Directions for this task
Restrict the output to the lines below starting at the one that contains "o21ai_0 | 20 |" and ending at the one that contains "mux4_2 | 385 |", and restate them word for word, both ends included.

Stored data
+++
==> src/hdl/charger_status_led_sequencer_top.sv <==
// Top level: input register, status logic and output register of the LED sequencer.
// Path: a tick is held in the input register, then in the output register, which presents it on the master side.
// Throughput: one tick per cycle while m_tready is high; input register and output register each hold one
// tick, with the single status logic pass between them.
// Reset: arst_n clears valid flags, blink counters, phases and line levels, loads
// the blink thresholds with 200 and 1000, and sets the last state to 255, mode 0.
`timescale 1ns / 1ps

module charger_status_led_sequencer_top (
	input  logic        clk,
	input  logic        arst_n,
	// Configuration writes
	input  logic                         cfg_we,
	input  logic [csls_pkg::CfgIdxW-1:0] cfg_index,
	input  logic [15:0]                  cfg_data,
	// Tick stream in
	input  logic        s_tvalid,
	output logic        s_tready,
	input  logic [23:0] s_tdata,  // elapsed_ms[7:0], charge_state[15:8], run_mode[23:16]
	// Status stream out
	output logic        m_tvalid,
	input  logic        m_tready,
	output logic [15:0] m_tdata   // red_on[0], green_on[1], blue_on[2], anim_tick_ms[10:3],
	                              // effect_cmd_valid[11], effect_kind[13:12], effect_color[15:14]
);
	import csls_pkg::*;

	logic [CntW-1:0]     fast_blink_q;
	logic [CntW-1:0]     slow_blink_q;

	logic                valid_s1;
	logic [ElapsedW-1:0] elapsed_s1;
	logic [CodeW-1:0]    state_s1;
	logic [CodeW-1:0]    mode_s1;

	logic                valid_s2;
	lines_t              lines_s2;
	logic [ElapsedW-1:0] anim_s2;
	fx_cmd_t             cmd_s2;

	logic                advance;
	fx_cmd_t             cmd;
	lines_t              lines;

	assign advance  = valid_s1 && (!valid_s2 || m_tready);
	assign s_tready = !valid_s1 || advance;

	// Configuration registers
	always_ff @(posedge clk or negedge arst_n) begin
		if (!arst_n) begin
			fast_blink_q <= FAST_BLINK_RST;
			slow_blink_q <= SLOW_BLINK_RST;
		end else if (cfg_we) begin
			case (cfg_index)
				REG_FAST_BLINK: fast_blink_q <= cfg_data;
				REG_SLOW_BLINK: slow_blink_q <= cfg_data;
				default:        ;
			endcase
		end
	end

	// Input register
	always_ff @(posedge clk or negedge arst_n) begin
		if (!arst_n) begin
			valid_s1 <= 1'b0;
		end else if (s_tready) begin
			valid_s1 <= s_tvalid;
		end
	end

	always_ff @(posedge clk) begin
		if (s_tvalid && s_tready) begin
			elapsed_s1 <= s_tdata[7:0];
			state_s1   <= s_tdata[15:8];
			mode_s1    <= s_tdata[23:16];
		end
	end

	csls_effect u_effect (
		.clk          (clk),
		.arst_n       (arst_n),
		.advance      (advance),
		.charge_state (state_s1),
		.run_mode     (mode_s1),
		.cmd          (cmd)
	);

	csls_lines u_lines (
		.clk           (clk),
		.arst_n        (arst_n),
		.advance       (advance),
		.elapsed_ms    (elapsed_s1),
		.charge_state  (state_s1),
		.fast_blink_ms (fast_blink_q),
		.slow_blink_ms (slow_blink_q),
		.lines         (lines)
	);

	// Output register
	always_ff @(posedge clk or negedge arst_n) begin
		if (!arst_n) begin
			valid_s2 <= 1'b0;
		end else if (advance) begin
			valid_s2 <= 1'b1;
		end else if (m_tready) begin
			valid_s2 <= 1'b0;
		end
	end

	always_ff @(posedge clk) begin
		if (advance) begin
			lines_s2 <= lines;
			anim_s2  <= elapsed_s1;
			cmd_s2   <= cmd;
		end
	end

	assign m_tvalid = valid_s2;
	assign m_tdata  = {cmd_s2.color, cmd_s2.kind, cmd_s2.valid, anim_s2,
	                   lines_s2.blue, lines_s2.green, lines_s2.red};

`ifndef SYNTHESIS
	a_ready_low_means_full: assert property (@(posedge clk) disable iff (!arst_n)
		!s_tready |-> (valid_s1 && valid_s2 && !m_tready))
		else $error("input side stalled without a full pipeline");

	a_one_line_on: assert property (@(posedge clk) disable iff (!arst_n)
		valid_s2 |-> $countones({lines_s2.red, lines_s2.green, lines_s2.blue}) <= 1)
		else $error("more than one indicator line on");

	a_idle_cmd_zero: assert property (@(posedge clk) disable iff (!arst_n)
		(valid_s2 && !cmd_s2.valid) |-> (cmd_s2.kind == FX_STEADY && cmd_s2.color == COL_GREEN))
		else $error("effect fields not cleared without a command");

	a_shift_is_blue: assert property (@(posedge clk) disable iff (!arst_n)
		(valid_s2 && cmd_s2.valid && cmd_s2.kind == FX_SHIFT) |-> cmd_s2.color == COL_BLUE)
		else $error("shifting effect with a color other than blue");

	a_hold_on_stall: assert property (@(posedge clk) disable iff (!arst_n)
		(valid_s2 && !m_tready) |=> (valid_s2 && $stable(m_tdata)))
		else $error("output transfer dropped or changed while stalled");
`endif

endmodule
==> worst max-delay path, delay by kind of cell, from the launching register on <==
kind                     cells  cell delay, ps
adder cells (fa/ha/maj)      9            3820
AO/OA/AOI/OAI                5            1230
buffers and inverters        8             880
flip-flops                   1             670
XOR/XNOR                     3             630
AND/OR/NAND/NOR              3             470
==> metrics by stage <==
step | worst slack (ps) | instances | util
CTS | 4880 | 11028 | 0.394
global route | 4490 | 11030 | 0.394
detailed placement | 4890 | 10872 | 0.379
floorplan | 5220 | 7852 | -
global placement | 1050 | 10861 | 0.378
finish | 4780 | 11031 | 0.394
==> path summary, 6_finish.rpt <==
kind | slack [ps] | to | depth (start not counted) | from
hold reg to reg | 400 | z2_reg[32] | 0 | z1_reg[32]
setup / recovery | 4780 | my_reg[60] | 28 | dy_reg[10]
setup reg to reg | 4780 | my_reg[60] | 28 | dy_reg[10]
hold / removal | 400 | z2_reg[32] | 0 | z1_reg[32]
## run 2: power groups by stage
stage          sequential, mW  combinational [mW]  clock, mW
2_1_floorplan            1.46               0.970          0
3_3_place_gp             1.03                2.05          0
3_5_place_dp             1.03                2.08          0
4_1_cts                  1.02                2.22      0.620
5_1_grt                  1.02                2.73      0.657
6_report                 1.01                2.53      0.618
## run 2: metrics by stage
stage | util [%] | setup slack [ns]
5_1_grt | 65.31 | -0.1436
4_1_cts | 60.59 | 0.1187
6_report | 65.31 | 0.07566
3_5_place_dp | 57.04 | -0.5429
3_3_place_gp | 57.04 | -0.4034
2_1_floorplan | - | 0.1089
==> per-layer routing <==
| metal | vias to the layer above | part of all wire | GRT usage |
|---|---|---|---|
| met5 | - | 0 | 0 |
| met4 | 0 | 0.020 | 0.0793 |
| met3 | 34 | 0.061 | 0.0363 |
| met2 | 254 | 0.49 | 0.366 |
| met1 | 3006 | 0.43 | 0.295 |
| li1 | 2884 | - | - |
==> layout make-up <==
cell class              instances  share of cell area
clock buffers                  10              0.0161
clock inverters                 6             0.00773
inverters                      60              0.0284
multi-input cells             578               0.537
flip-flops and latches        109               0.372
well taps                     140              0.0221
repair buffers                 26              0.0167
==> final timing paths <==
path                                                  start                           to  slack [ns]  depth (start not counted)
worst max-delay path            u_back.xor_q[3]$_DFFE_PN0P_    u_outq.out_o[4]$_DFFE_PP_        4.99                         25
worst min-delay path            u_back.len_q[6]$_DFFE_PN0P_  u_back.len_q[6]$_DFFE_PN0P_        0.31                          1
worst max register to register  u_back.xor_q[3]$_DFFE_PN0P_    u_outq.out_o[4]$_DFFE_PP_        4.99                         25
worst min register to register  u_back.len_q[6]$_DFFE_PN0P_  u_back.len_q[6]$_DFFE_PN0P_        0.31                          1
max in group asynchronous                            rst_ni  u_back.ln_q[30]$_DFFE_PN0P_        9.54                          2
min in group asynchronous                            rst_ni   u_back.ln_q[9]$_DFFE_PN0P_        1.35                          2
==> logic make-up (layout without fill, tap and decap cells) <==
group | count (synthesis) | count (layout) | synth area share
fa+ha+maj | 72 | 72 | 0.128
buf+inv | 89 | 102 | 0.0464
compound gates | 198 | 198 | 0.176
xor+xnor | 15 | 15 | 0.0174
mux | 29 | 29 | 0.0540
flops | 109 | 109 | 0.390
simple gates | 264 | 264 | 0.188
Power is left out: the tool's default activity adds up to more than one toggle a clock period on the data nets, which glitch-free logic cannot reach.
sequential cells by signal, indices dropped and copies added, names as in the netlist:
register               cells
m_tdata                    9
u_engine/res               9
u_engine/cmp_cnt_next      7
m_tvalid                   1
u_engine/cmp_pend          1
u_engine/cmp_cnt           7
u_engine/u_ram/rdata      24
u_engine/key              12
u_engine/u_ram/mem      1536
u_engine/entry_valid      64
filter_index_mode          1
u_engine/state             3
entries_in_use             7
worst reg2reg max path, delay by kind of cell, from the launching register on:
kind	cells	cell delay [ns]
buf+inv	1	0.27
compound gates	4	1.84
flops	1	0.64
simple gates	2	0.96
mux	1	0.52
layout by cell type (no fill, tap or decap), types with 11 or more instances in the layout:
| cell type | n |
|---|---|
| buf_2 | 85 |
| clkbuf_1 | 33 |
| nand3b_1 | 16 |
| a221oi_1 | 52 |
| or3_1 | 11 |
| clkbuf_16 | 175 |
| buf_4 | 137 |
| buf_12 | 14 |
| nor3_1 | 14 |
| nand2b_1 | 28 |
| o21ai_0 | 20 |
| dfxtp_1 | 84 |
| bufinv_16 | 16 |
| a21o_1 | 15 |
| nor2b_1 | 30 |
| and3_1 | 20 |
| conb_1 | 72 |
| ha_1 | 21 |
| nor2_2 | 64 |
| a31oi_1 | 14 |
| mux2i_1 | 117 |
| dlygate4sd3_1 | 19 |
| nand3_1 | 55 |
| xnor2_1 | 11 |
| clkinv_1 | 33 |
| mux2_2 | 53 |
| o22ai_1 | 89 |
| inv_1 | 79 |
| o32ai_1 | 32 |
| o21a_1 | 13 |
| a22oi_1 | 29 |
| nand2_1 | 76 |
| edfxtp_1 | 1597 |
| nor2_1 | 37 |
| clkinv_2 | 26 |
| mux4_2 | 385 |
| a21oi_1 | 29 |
### src/hdl/exyz_pkg.sv
`timescale 1ns / 1ps

package exyz_pkg;

  // fixed field widths
  localparam int COORD_WIDTH   = 32;
  // working width of the rotated coordinates (vector norm grows by up to sqrt 3)
  localparam int INT_WIDTH     = COORD_WIDTH + 2;
  localparam int ANGLE_WIDTH   = 9;
  localparam int CFG_IDX_WIDTH = 2;
  // quarter-wave sine table covers 0..90 degrees
  localparam int SIN_ENTRIES   = 91;
  localparam int SIN_IDX_WIDTH = 7;

  // register indexes
  localparam logic [CFG_IDX_WIDTH-1:0] REG_ANGLE_X = 2'd0;
  localparam logic [CFG_IDX_WIDTH-1:0] REG_ANGLE_Y = 2'd1;
  localparam logic [CFG_IDX_WIDTH-1:0] REG_ANGLE_Z = 2'd2;

  // pi in Q52
  localparam logic [63:0] PI_Q52 = 64'h0032_43F6_A888_5A31;

  typedef enum logic [1:0] {
    AXIS_X,
    AXIS_Y,
    AXIS_Z
  } axis_t;

  typedef struct packed {
    logic signed [COORD_WIDTH-1:0] x_in;
    logic signed [COORD_WIDTH-1:0] y_in;
    logic signed [COORD_WIDTH-1:0] z_in;
    logic                          last_in;
  } in_t;

  typedef struct packed {
    logic signed [COORD_WIDTH-1:0] x_out;
    logic signed [COORD_WIDTH-1:0] y_out;
    logic signed [COORD_WIDTH-1:0] z_out;
    logic                          last_out;
  } out_t;

  // vertex inside the pipe, at working width
  typedef struct packed {
    logic signed [INT_WIDTH-1:0] x;
    logic signed [INT_WIDTH-1:0] y;
    logic signed [INT_WIDTH-1:0] z;
    logic                        last;
  } vec_t;

  // quarter-wave lookup: table index and sign
  typedef struct packed {
    logic [SIN_IDX_WIDTH-1:0] idx;
    logic                     neg;
  } fold_t;

  // reduce an angle below 720 into 0..359
  function automatic logic [ANGLE_WIDTH-1:0] norm_angle(input logic [ANGLE_WIDTH:0] a);
    logic [ANGLE_WIDTH:0] r;
    if (a >= 10'd360) begin
      r = a - 10'd360;
    end else begin
      r = a;
    end
    return r[ANGLE_WIDTH-1:0];
  endfunction

  // map 0..359 onto the quarter wave
  function automatic fold_t fold_angle(input logic [ANGLE_WIDTH-1:0] a);
    fold_t f;
    logic [ANGLE_WIDTH-1:0] d;
    if (a <= 9'd90) begin
      d     = a;
      f.neg = 1'b0;
    end else if (a <= 9'd180) begin
      d     = 9'd180 - a;
      f.neg = 1'b0;
    end else if (a <= 9'd270) begin
      d     = a - 9'd180;
      f.neg = 1'b1;
    end else begin
      d     = 9'd360 - a;
      f.neg = 1'b1;
    end
    f.idx = d[SIN_IDX_WIDTH-1:0];
    return f;
  endfunction

  // sin(k degrees) as unsigned Q30 from a truncated taylor series, for table elaboration
  function automatic logic [63:0] sin_q30(input int unsigned k);
    logic [63:0] x;
    logic [63:0] x2;
    logic [63:0] t;
    logic [63:0] acc;
    x   = ((64'(k) * PI_Q52) / 64'd180 + (64'd1 << 21)) >> 22;
    x2  = (x * x + (64'd1 << 29)) >> 30;
    t   = x;
    acc = x;
    for (int n = 1; n <= 8; n++) begin
      t = (t * x2 + (64'd1 << 29)) >> 30;
      case (n)
        1:       t = (t + 64'd3) / 64'd6;
        2:       t = (t + 64'd10) / 64'd20;
        3:       t = (t + 64'd21) / 64'd42;
        4:       t = (t + 64'd36) / 64'd72;
        5:       t = (t + 64'd55) / 64'd110;
        6:       t = (t + 64'd78) / 64'd156;
        7:       t = (t + 64'd105) / 64'd210;
        default: t = (t + 64'd136) / 64'd272;
      endcase
      if ((n % 2) == 1) begin
        acc = (t > acc) ? 64'd0 : acc - t;
      end else begin
        acc = acc + t;
      end
    end
    return acc;
  endfunction

endpackage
+++
Response to the task
| o21ai_0 | 20 |
| dfxtp_1 | 84 |
| bufinv_16 | 16 |
| a21o_1 | 15 |
| nor2b_1 | 30 |
| and3_1 | 20 |
| conb_1 | 72 |
| ha_1 | 21 |
| nor2_2 | 64 |
| a31oi_1 | 14 |
| mux2i_1 | 117 |
| dlygate4sd3_1 | 19 |
| nand3_1 | 55 |
| xnor2_1 | 11 |
| clkinv_1 | 33 |
| mux2_2 | 53 |
| o22ai_1 | 89 |
| inv_1 | 79 |
| o32ai_1 | 32 |
| o21a_1 | 13 |
| a22oi_1 | 29 |
| nand2_1 | 76 |
| edfxtp_1 | 1597 |
| nor2_1 | 37 |
| clkinv_2 | 26 |
| mux4_2 | 385 |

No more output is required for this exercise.